I grew up in a white, middle-class neighborhood. My dad had a good job; my mom was a homemaker, I have one brother and one sister, we had a dog and a cat, two cars and a house with a nice lawn. We went to the lake in the summer.
All through my childhood, I was told how lucky I was. How privileged. How grateful I should be that I wasn’t born in a desolate, disease-ridden part of the world, to poor parents, starving, uneducated. And I was grateful. I still am grateful.
But that’s not enough any more. I have come to believe that The Powers That Be knew of my gifts and talents long before I was born and they put me into a privileged situation so that I wouldn’t have to scrape for food on a daily basis, but instead could be free to contemplate how best to utilize my gifts and talents to serve those less fortunate.
I wish this had been the message given to me my whole life.
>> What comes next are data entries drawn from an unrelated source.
--- src/rtl/core/pabct_pkg.sv ---
// Package for the per-address byte counter table: sizes, op codes and the
// command and status types between the controller and the datapath.
// No dependencies.
package pabct_pkg;

    // Table geometry. The address store is split into LANES memories so that
    // one row of LANES addresses is compared in each cycle of the scan.
    localparam int ENTRIES = 64;
    localparam int LANES   = 8;
    localparam int LANE_W  = $clog2(LANES);
    localparam int ROWS    = (ENTRIES + LANES - 1) / LANES;
    localparam int ROW_W   = (ROWS > 1) ? $clog2(ROWS) : 1;
    localparam int SLOTS   = ROWS * LANES;
    localparam int SLOT_W  = ROW_W + LANE_W;

    localparam logic [ROW_W-1:0] LAST_ROW = ROW_W'(ROWS - 1);

    // Payload widths.
    localparam int OP_W    = 2;
    localparam int ADDR_W  = 32;
    localparam int COUNT_W = 16;
    localparam int TOTAL_W = 64;

    typedef logic [OP_W-1:0] t_op;

    localparam t_op OP_ADD    = 2'd0;
    localparam t_op OP_LOOKUP = 2'd1;
    localparam t_op OP_DELETE = 2'd2;

    // Commands from the controller to the datapath.
    typedef struct packed {
        logic load;    // latch the incoming transaction and restart the scan
        logic scan;    // row scan of the address memories in progress
        logic commit;  // update the table and load the result register
    } t_ctl_cmd;

    // Status from the datapath to the controller.
    typedef struct packed {
        logic scan_done;  // last row is being compared in this cycle
        logic out_busy;   // result register holds a result not yet taken
    } t_dp_status;

endpackage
I would have structured things differently, voted differently, allocated resources differently, written about different things, put my energies into different endeavors. I have come to believe that the celestial advisors are looking to me — and you — to see what we have done with the incredible opportunities we have been given. Do we use our intellect and our wealth for altruistic purposes? Or does it just fuel our greed? Are we miserly with our resources, or generous? Are we happy, joyous and free? Or bitchy and miserable to be around?
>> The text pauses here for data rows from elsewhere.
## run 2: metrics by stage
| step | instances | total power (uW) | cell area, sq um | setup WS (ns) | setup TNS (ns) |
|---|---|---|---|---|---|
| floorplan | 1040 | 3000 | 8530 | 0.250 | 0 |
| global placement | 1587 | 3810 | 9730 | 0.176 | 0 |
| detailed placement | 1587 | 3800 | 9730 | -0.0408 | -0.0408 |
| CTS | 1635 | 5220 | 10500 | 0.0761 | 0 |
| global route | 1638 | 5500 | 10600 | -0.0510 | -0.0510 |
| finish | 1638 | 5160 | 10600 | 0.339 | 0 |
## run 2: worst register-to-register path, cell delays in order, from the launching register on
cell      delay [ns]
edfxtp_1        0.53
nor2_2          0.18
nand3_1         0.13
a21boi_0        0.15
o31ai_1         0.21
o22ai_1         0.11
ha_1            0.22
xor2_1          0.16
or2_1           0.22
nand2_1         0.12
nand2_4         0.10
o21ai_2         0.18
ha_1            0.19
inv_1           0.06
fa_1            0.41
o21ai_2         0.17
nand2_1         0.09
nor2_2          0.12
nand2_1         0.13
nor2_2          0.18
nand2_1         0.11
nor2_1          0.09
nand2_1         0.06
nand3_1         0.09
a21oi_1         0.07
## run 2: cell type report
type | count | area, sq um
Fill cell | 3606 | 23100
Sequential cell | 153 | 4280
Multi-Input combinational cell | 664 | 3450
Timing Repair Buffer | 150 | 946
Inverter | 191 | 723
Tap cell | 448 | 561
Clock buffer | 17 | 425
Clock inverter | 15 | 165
File: config.mk
export PLATFORM = sky130hd
export DESIGN_NAME = melody_tone_sequencer
export DESIGN_NICKNAME = d
export VERILOG_FILES = /design/src/rtl/mts_pkg.sv /design/src/rtl/mts_dur.sv /design/src/rtl/mts_core.sv /design/src/rtl/melody_tone_sequencer.sv
export SDC_FILE = /design/constraint.sdc
export NUM_CORES = 1
export LEC_CHECK = 0
export BUFFER_PORTS_ARGS = -buffer_cell sky130_fd_sc_hd__buf_2
export CAP_MARGIN = 20
export CORE_ASPECT_RATIO = 1.25
export CORE_MARGIN = 10
export CORE_UTILIZATION = 66
export CTS_BUF_LIST = sky130_fd_sc_hd__clkbuf_8
export DETAILED_ROUTE_END_ITERATION = 7
export GPL_TIMING_DRIVEN = 1
export MAX_ROUTING_LAYER = met4
export PLACE_DENSITY = 0.84
export SYNTH_ARGS = -nofsm -noshare
export SYNTH_HDL_FRONTEND = slang
export SYNTH_HIERARCHICAL = 1
export SYNTH_SLANG_ARGS = --single-unit
File: constraint.sdc
create_clock -name clock -period 21.7 [get_ports clock]
set_input_delay 1.085 -clock clock [delete_from_list [all_inputs] [get_ports clock]]
set_output_delay 1.085 -clock clock [all_outputs]
set_load 0.005 [all_outputs]
File: src/rtl/mts_pkg.sv
// shared types, constants and melody tables for the melody tone sequencer
// no dependencies; imported by every module under rtl
`default_nettype none

package mts_pkg;

   // request and result payloads
   typedef struct packed {
      logic [3:0] game_state;
      logic [1:0] difficulty;
      logic       music_on;
      logic       error_beep;
   } req_type;

   typedef struct packed {
      logic [10:0] tone_hz;
      logic [2:0]  song_id;
      logic [4:0]  note_index;
   } rsp_type;

   // configuration registers
   typedef struct packed {
      logic [11:0] whole_note_ms;
      logic [9:0]  tempo_step_ms;
      logic [15:0] end_hold_ms;
      logic [11:0] beep_hz;
      logic [11:0] beep_ms;
   } cfg_type;

   localparam logic [2:0] CSR_WHOLE_NOTE = 3'd0;
   localparam logic [2:0] CSR_TEMPO_STEP = 3'd1;
   localparam logic [2:0] CSR_END_HOLD   = 3'd2;
   localparam logic [2:0] CSR_BEEP_HZ    = 3'd3;
   localparam logic [2:0] CSR_BEEP_MS    = 3'd4;

   localparam logic [11:0] RST_WHOLE_NOTE = 12'd1000;
   localparam logic [9:0]  RST_TEMPO_STEP = 10'd250;
   localparam logic [15:0] RST_END_HOLD   = 16'd2000;
   localparam logic [11:0] RST_BEEP_HZ    = 12'd150;
   localparam logic [11:0] RST_BEEP_MS    = 12'd150;

   // game states
   localparam logic [3:0] GS_COUNTDOWN = 4'd3;
   localparam logic [3:0] GS_PLAYING   = 4'd4;
   localparam logic [3:0] GS_LOSS      = 4'd5;
   localparam logic [3:0] GS_WIN       = 4'd6;
   localparam logic [3:0] GS_END       = 4'd7;
   localparam logic [3:0] GS_READJUST  = 4'd8;

   // melody ids
   localparam logic [2:0] SONG_NONE  = 3'd0;
   localparam logic [2:0] SONG_BG    = 3'd1;
   localparam logic [2:0] SONG_COUNT = 3'd2;
   localparam logic [2:0] SONG_GAME  = 3'd3;
   localparam logic [2:0] SONG_WIN   = 3'd4;
   localparam logic [2:0] SONG_LOSS  = 3'd5;

   localparam logic [4:0] LEN_BG    = 5'd16;
   localparam logic [4:0] LEN_COUNT = 5'd7;
   localparam logic [4:0] LEN_GAME  = 5'd20;
   localparam logic [4:0] LEN_WIN   = 5'd16;
   localparam logic [4:0] LEN_LOSS  = 5'd8;

   localparam logic [10:0] TONE_SILENT = 11'd0;
   localparam logic [10:0] TONE_MAX    = 11'd2047;

   // x / 10 == (x * 0xCCCD) >> 19, exact for x below 2**18
   localparam logic [15:0] RECIP_TEN   = 16'hCCCD;
   localparam int unsigned RECIP_SHIFT = 19;

   // play phase, one-hot
   typedef enum logic [3:0] {
      PH_BOUNDARY = 4'b0001,
      PH_NOTE     = 4'b0010,
      PH_BEEP     = 4'b0100,
      PH_HOLD     = 4'b1000
   } phase_type;

   typedef struct packed {
      phase_type  phase;
      logic       beep_pending;
      logic [4:0] note_pos;
   } status_type;

   // one note: pitch and log2 of the note divisor
   typedef struct packed {
      logic [10:0] hz;
      logic [1:0]  div_shift;
   } note_type;

   localparam note_type BG_ROM [16] = '{
      '{11'd330, 2'd2}, '{11'd415, 2'd3}, '{11'd330, 2'd2}, '{11'd494, 2'd2},
      '{11'd440, 2'd3}, '{11'd415, 2'd3}, '{11'd440, 2'd1}, '{11'd330, 2'd2},
      '{11'd330, 2'd2}, '{11'd415, 2'd3}, '{11'd330, 2'd2}, '{11'd494, 2'd2},
      '{11'd523, 2'd3}, '{11'd494, 2'd3}, '{11'd440, 2'd1}, '{TONE_SILENT, 2'd2}};

   localparam note_type COUNT_ROM [7] = '{
      '{11'd330, 2'd2}, '{TONE_SILENT, 2'd2}, '{11'd330, 2'd2}, '{TONE_SILENT, 2'd2},
      '{11'd330, 2'd2}, '{TONE_SILENT, 2'd2}, '{11'd880, 2'd1}};

   localparam note_type GAME_ROM [20] = '{
      '{11'd659, 2'd2}, '{11'd494, 2'd3}, '{11'd523, 2'd3}, '{11'd587, 2'd2},
      '{11'd523, 2'd3}, '{11'd494, 2'd3}, '{11'd440, 2'd2}, '{11'd440, 2'd3},
      '{11'd523, 2'd3}, '{11'd659, 2'd2}, '{11'd587, 2'd3}, '{11'd523, 2'd3},
      '{11'd494, 2'd2}, '{11'd523, 2'd3}, '{11'd587, 2'd2}, '{11'd659, 2'd2},
      '{11'd523, 2'd2}, '{11'd440, 2'd2}, '{11'd440, 2'd2}, '{TONE_SILENT, 2'd2}};

   localparam note_type WIN_ROM [16] = '{
      '{11'd659, 2'd3}, '{11'd784, 2'd3}, '{11'd1047, 2'd3}, '{11'd784, 2'd3},
      '{11'd659, 2'd3}, '{11'd784, 2'd3}, '{11'd1047, 2'd3}, '{11'd784, 2'd3},
      '{11'd698, 2'd3}, '{11'd880, 2'd3}, '{11'd1175, 2'd3}, '{11'd880, 2'd3},
      '{11'd698, 2'd3}, '{11'd880, 2'd3}, '{11'd1175, 2'd3}, '{11'd880, 2'd3}};

   localparam note_type LOSS_ROM [8] = '{
      '{11'd440, 2'd1}, '{11'd349, 2'd1}, '{11'd330, 2'd1}, '{11'd294, 2'd2},
      '{11'd330, 2'd2}, '{11'd349, 2'd2}, '{11'd330, 2'd0}, '{TONE_SILENT, 2'd1}};

   function automatic logic [4:0] song_len(input logic [2:0] song);
      logic [4:0] len;
      case (song)
         SONG_COUNT: len = LEN_COUNT;
         SONG_GAME:  len = LEN_GAME;
         SONG_WIN:   len = LEN_WIN;
         SONG_LOSS:  len = LEN_LOSS;
         default:    len = LEN_BG;
      endcase
      return len;
   endfunction

   // position is always below the melody length here
   function automatic note_type note_lookup(input logic [2:0] song, input logic [4:0] pos);
      note_type n;
      case (song)
         SONG_COUNT: n = COUNT_ROM[pos[2:0]];
         SONG_GAME:  n = GAME_ROM[pos];
         SONG_WIN:   n = WIN_ROM[pos[3:0]];
         SONG_LOSS:  n = LOSS_ROM[pos[2:0]];
         default:    n = BG_ROM[pos[3:0]];
      endcase
      return n;
   endfunction

endpackage

`default_nettype wire

File: src/rtl/mts_dur.sv
// note timing: tempo, sounding length and total slot length of one note
// depends on mts_pkg
`default_nettype none

module mts_dur (
   input  logic [11:0] whole_note_ms,
   input  logic [9:0]  tempo_step_ms,
   input  logic [1:0]  difficulty,
   input  logic        game_tune,
   input  logic [1:0]  div_shift,
   output logic [11:0] sound_ms,
   output logic [12:0] gap_ms
);
   import mts_pkg::*;

   logic [11:0] step_total;
   logic [11:0] tempo;
   logic [11:0] dur;
   logic [13:0] triple;
   logic [29:0] prod;
   logic [10:0] tenth;

   // at most 3 * 1023, fits in 12 bits
   assign step_total = {2'b00, tempo_step_ms} * {10'd0, difficulty};

   always_comb begin
      tempo = whole_note_ms;
      if (game_tune) begin
         tempo = (whole_note_ms > step_total) ? (whole_note_ms - step_total) : 12'd1;
      end
   end

   assign dur = tempo >> div_shift;

   // dur * 13 / 10 == dur + (3 * dur) / 10
   assign triple = {2'b00, dur} + {1'b0, dur, 1'b0};
   assign prod   = 30'(triple) * 30'(RECIP_TEN);
   assign tenth  = 11'(prod >> RECIP_SHIFT);

   assign sound_ms = dur;
   assign gap_ms   = {1'b0, dur} + {2'b00, tenth};

endmodule

`default_nettype wire

File: src/rtl/mts_core.sv
// sequencer state and per-tick update: song selection, note, beep and hold
// depends on mts_pkg and mts_dur
`default_nettype none

module mts_core (
   input  logic               clock,
   input  logic               reset,
   input  logic               step,
   input  mts_pkg::req_type   item,
   input  mts_pkg::cfg_type   cfg,
   output mts_pkg::rsp_type   rsp,
   output mts_pkg::status_type status
);
   import mts_pkg::*;

   typedef struct packed {
      logic [2:0]  cur_song;
      logic [2:0]  last_song;
      logic [4:0]  note_pos;
      phase_type   phase;
      logic [15:0] ms_cnt;
      logic [11:0] sound_ms;
      logic [12:0] gap_ms;
      logic        beep_pending;
   } seq_state_type;

   seq_state_type state_ff;
   seq_state_type state_in;

   logic        boundary;
   logic [2:0]  sel_song;
   logic [2:0]  sel_last;
   logic [4:0]  sel_pos;
   logic [2:0]  want;
   note_type    note;
   logic [11:0] dur_sound;
   logic [12:0] dur_gap;
   logic        mismatch;
   logic [11:0] beep_len;
   logic [10:0] beep_tone;
   logic        hold_off;
   logic [10:0] tone;
   logic [2:0]  out_song;
   logic [4:0]  out_note;

   function automatic seq_state_type advance_note(input seq_state_type s, input logic no_hold);
      seq_state_type r;
      logic [4:0]    nxt;
      r        = s;
      nxt      = s.note_pos + 5'd1;
      r.ms_cnt = '0;
      r.phase  = PH_BOUNDARY;
      if (nxt >= song_len(s.cur_song)) begin
         r.note_pos = '0;
         if ((s.cur_song == SONG_WIN || s.cur_song == SONG_LOSS) && !no_hold) begin
            r.phase = PH_HOLD;
         end
      end else begin
         r.note_pos = nxt;
      end
      return r;
   endfunction

   assign boundary = item.music_on && (state_ff.phase == PH_BOUNDARY);

   // melody selection at a note boundary, otherwise the stored song
   always_comb begin
      sel_last = state_ff.last_song;
      case (item.game_state)
         GS_COUNTDOWN: want = SONG_COUNT;
         GS_PLAYING:   want = SONG_GAME;
         GS_LOSS: begin
            want     = SONG_LOSS;
            sel_last = SONG_LOSS;
         end
         GS_WIN: begin
            want     = SONG_WIN;
            sel_last = SONG_WIN;
         end
         GS_END, GS_READJUST: want = state_ff.last_song;
         default: want = SONG_BG;
      endcase
      sel_song = state_ff.cur_song;
      sel_pos  = state_ff.note_pos;
      if (boundary) begin
         if (want != state_ff.cur_song) begin
            sel_song = want;
            sel_pos  = '0;
         end
         if (sel_pos >= song_len(sel_song)) begin
            sel_pos = '0;
         end
      end else begin
         sel_last = state_ff.last_song;
      end
   end

   assign note = note_lookup(sel_song, sel_pos);

   mts_dur u_dur (
      .whole_note_ms (cfg.whole_note_ms),
      .tempo_step_ms (cfg.tempo_step_ms),
      .difficulty    (item.difficulty),
      .game_tune     (sel_song == SONG_GAME),
      .div_shift     (note.div_shift),
      .sound_ms      (dur_sound),
      .gap_ms        (dur_gap)
   );

   assign mismatch  = (item.game_state == GS_PLAYING && sel_song != SONG_GAME) ||
                      (item.game_state == GS_WIN     && sel_song != SONG_WIN)  ||
                      (item.game_state == GS_LOSS    && sel_song != SONG_LOSS);
   assign beep_len  = (cfg.beep_ms == '0) ? 12'd1 : cfg.beep_ms;
   assign beep_tone = cfg.beep_hz[11] ? TONE_MAX : cfg.beep_hz[10:0];
   assign hold_off  = (cfg.end_hold_ms == '0);

   always_comb begin
      state_in              = state_ff;
      state_in.beep_pending = state_ff.beep_pending | item.error_beep;
      tone                  = TONE_SILENT;
      out_song              = state_ff.cur_song;
      out_note              = state_ff.note_pos;
      if (item.music_on) begin
         if (boundary) begin
            state_in.cur_song  = sel_song;
            state_in.last_song = sel_last;
            state_in.note_pos  = sel_pos;
            state_in.sound_ms  = dur_sound;
            state_in.gap_ms    = dur_gap;
            state_in.ms_cnt    = '0;
            state_in.phase     = PH_NOTE;
         end
         out_song = state_in.cur_song;
         out_note = state_in.note_pos;

         if (state_in.phase == PH_NOTE) begin
            if (state_in.beep_pending) begin
               state_in.phase  = PH_BEEP;
               state_in.ms_cnt = '0;
            end else if (mismatch) begin
               state_in = advance_note(state_in, hold_off);
            end else begin
               if (state_in.ms_cnt < {4'd0, state_in.sound_ms}) begin
                  tone = note.hz;
               end
               state_in.ms_cnt = state_in.ms_cnt + 16'd1;
               if (state_in.ms_cnt >= {3'd0, state_in.gap_ms}) begin
                  state_in = advance_note(state_in, hold_off);
               end
            end
         end

         if (state_in.phase == PH_BEEP) begin
            tone            = beep_tone;
            state_in.ms_cnt = state_in.ms_cnt + 16'd1;
            if (state_in.ms_cnt >= {4'd0, beep_len}) begin
               state_in.beep_pending = 1'b0;
               state_in = advance_note(state_in, hold_off);
            end
         end else if (state_in.phase == PH_HOLD && out_note == state_in.note_pos &&
                      state_in.ms_cnt < cfg.end_hold_ms) begin
            // hold does not count on the tick that entered it
            state_in.ms_cnt = state_in.ms_cnt + 16'd1;
            if (state_in.ms_cnt >= cfg.end_hold_ms) begin
               state_in.ms_cnt = '0;
               state_in.phase  = PH_BOUNDARY;
            end
         end
      end
   end

   always_ff @(posedge clock) begin
      if (reset) begin
         state_ff.cur_song     <= SONG_NONE;
         state_ff.last_song    <= SONG_WIN;
         state_ff.note_pos     <= '0;
         state_ff.phase        <= PH_BOUNDARY;
         state_ff.ms_cnt       <= '0;
         state_ff.sound_ms     <= '0;
         state_ff.gap_ms       <= '0;
         state_ff.beep_pending <= 1'b0;
      end else if (step) begin
         state_ff <= state_in;
      end
   end

   assign rsp.tone_hz    = tone;
   assign rsp.song_id    = out_song;
   assign rsp.note_index = out_note;

   assign status.phase        = state_ff.phase;
   assign status.beep_pending = state_ff.beep_pending;
   assign status.note_pos     = state_ff.note_pos;

endmodule

`default_nettype wire

File: src/rtl/melody_tone_sequencer.sv
// top level of the buzzer melody tone sequencer: handshakes, csr bank, registers
// depends on mts_pkg and mts_core
`default_nettype none

// Buzzer melody sequencer advanced by one request per 1 ms tick. Each request
// carries the game state, difficulty, music enable and an error-beep request;
// each one yields exactly one response with the tone to drive for that
// millisecond (0 is silent), the current melody id and the note position.
// The melody is picked from the game state among five built-in tunes; each
// note sounds for whole_note_ms / divisor ms (the game tune speeds up by
// tempo_step_ms per difficulty level, never below 1 ms) and its slot lasts
// 13/10 of that. An error beep is latched until the next note tick and then
// replaces the rest of that note. Win and loss tunes are followed by
// end_hold_ms of silence. With music off the output is silent and the
// sequence holds in place.
// Throughput is one request per clock while rsp_stall does not back up the
// registers: the request register feeds a single pass of update logic whose
// longest path is the tempo subtract, the divide-by-ten constant multiply and
// the slot-length compare, and the response register takes the result. A
// request sits first in the request register, then in the response register;
// a stalled response can keep it in the request register. The response
// register parts the two sides: while a response waits on rsp_stall, one
// more request is still taken, and req_stall rises only when both are full.
// Csr writes (csr_index 0..4 in register order) are always ready and must
// only be issued while no request is in flight; other indexes are ignored.

module melody_tone_sequencer (
   input  logic             clock,
   input  logic             reset,
   // request channel
   input  logic             req_valid,
   output logic             req_stall,
   input  mts_pkg::req_type req_data,
   // response channel
   output logic             rsp_valid,
   input  logic             rsp_stall,
   output mts_pkg::rsp_type rsp_data,
   // csr write channel
   input  logic             csr_valid,
   output logic             csr_ready,
   input  logic [2:0]       csr_index,
   input  logic [15:0]      csr_data
);
   import mts_pkg::*;

   // request register
   logic       in_valid_ff;
   logic       in_valid_in;
   req_type    in_data_ff;

   // response register
   logic       rsp_valid_ff;
   logic       rsp_valid_in;
   rsp_type    rsp_data_ff;

   // csr bank
   cfg_type    cfg_ff;
   cfg_type    cfg_in;

   logic       req_accept;
   logic       step_en;
   rsp_type    core_rsp;
   status_type core_status;

   // the held request moves on whenever the response slot is free or drains
   assign step_en    = in_valid_ff && (!rsp_valid_ff || !rsp_stall);
   assign req_stall  = in_valid_ff && !step_en;
   assign req_accept = req_valid && !req_stall;

   always_comb begin
      in_valid_in = in_valid_ff;
      if (req_accept) begin
         in_valid_in = 1'b1;
      end else if (step_en) begin
         in_valid_in = 1'b0;
      end
   end

   always_comb begin
      rsp_valid_in = rsp_valid_ff;
      if (step_en) begin
         rsp_valid_in = 1'b1;
      end else if (!rsp_stall) begin
         rsp_valid_in = 1'b0;
      end
   end

   always_ff @(posedge clock) begin
      if (reset) begin
         in_valid_ff  <= 1'b0;
         rsp_valid_ff <= 1'b0;
      end else begin
         in_valid_ff  <= in_valid_in;
         rsp_valid_ff <= rsp_valid_in;
      end
   end

   always_ff @(posedge clock) begin
      if (req_accept) begin
         in_data_ff <= req_data;
      end
      if (step_en) begin
         rsp_data_ff <= core_rsp;
      end
   end

   // csr writes, one register per index
   assign csr_ready = 1'b1;

   always_comb begin
      cfg_in = cfg_ff;
      if (csr_valid && csr_ready) begin
         case (csr_index)
            CSR_WHOLE_NOTE: cfg_in.whole_note_ms = csr_data[11:0];
            CSR_TEMPO_STEP: cfg_in.tempo_step_ms = csr_data[9:0];
            CSR_END_HOLD:   cfg_in.end_hold_ms   = csr_data;
            CSR_BEEP_HZ:    cfg_in.beep_hz       = csr_data[11:0];
            CSR_BEEP_MS:    cfg_in.beep_ms       = csr_data[11:0];
            default:        cfg_in               = cfg_ff;
         endcase
      end
   end

   always_ff @(posedge clock) begin
      if (reset) begin
         cfg_ff.whole_note_ms <= RST_WHOLE_NOTE;
         cfg_ff.tempo_step_ms <= RST_TEMPO_STEP;
         cfg_ff.end_hold_ms   <= RST_END_HOLD;
         cfg_ff.beep_hz       <= RST_BEEP_HZ;
         cfg_ff.beep_ms       <= RST_BEEP_MS;
      end else begin
         cfg_ff <= cfg_in;
      end
   end

   // per-tick sequencer update
   mts_core u_core (
      .clock  (clock),
      .reset  (reset),
      .step   (step_en),
      .item   (in_data_ff),
      .cfg    (cfg_ff),
      .rsp    (core_rsp),
      .status (core_status)
   );

   assign rsp_valid = rsp_valid_ff;
   assign rsp_data  = rsp_data_ff;

   // a processed request always lands in the response register
   a_step_fills_rsp: assert property (@(posedge clock) disable iff (reset)
      step_en |=> rsp_valid_ff)
      else $error("processed request did not produce a response");

   // a held request that cannot move stays put
   a_held_req_stays: assert property (@(posedge clock) disable iff (reset)
      (in_valid_ff && !step_en) |=> (in_valid_ff && $stable(in_data_ff)))
      else $error("held request lost or changed");

   // the beep phase only runs with a latched beep
   a_beep_latched: assert property (@(posedge clock) disable iff (reset)
      (core_status.phase == PH_BEEP) |-> core_status.beep_pending)
      else $error("beep phase without pending beep");

   // the end hold always sits at the start of the melody
   a_hold_at_start: assert property (@(posedge clock) disable iff (reset)
      (core_status.phase == PH_HOLD) |-> (core_status.note_pos == '0))
      else $error("end hold with nonzero note position");

endmodule

`default_nettype wire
I look around and I’m ashamed. I’m embarrassed. People who profess their faith are not acting accordingly. How can we let people starve? How can we let people die for lack of medicine, or mosquito netting over their beds? How can we recklessly squander our resources and then look to those who have marshalled their resources wisely to save us?
How can we send our young people off to war?
Really. We’re sending people off to war?
Shouldn’t we be a little further along than this?
I’m searching my soul today, considering what I can do to uplift the terribly sad state of our world. If I listen carefully, I’m certain I’ll hear a suggestion that I can accomplish today. One small person doing one small thing of faith, for the betterment of my spiritual brothers and sisters. And if you do one small thing, too, that would double my efforts.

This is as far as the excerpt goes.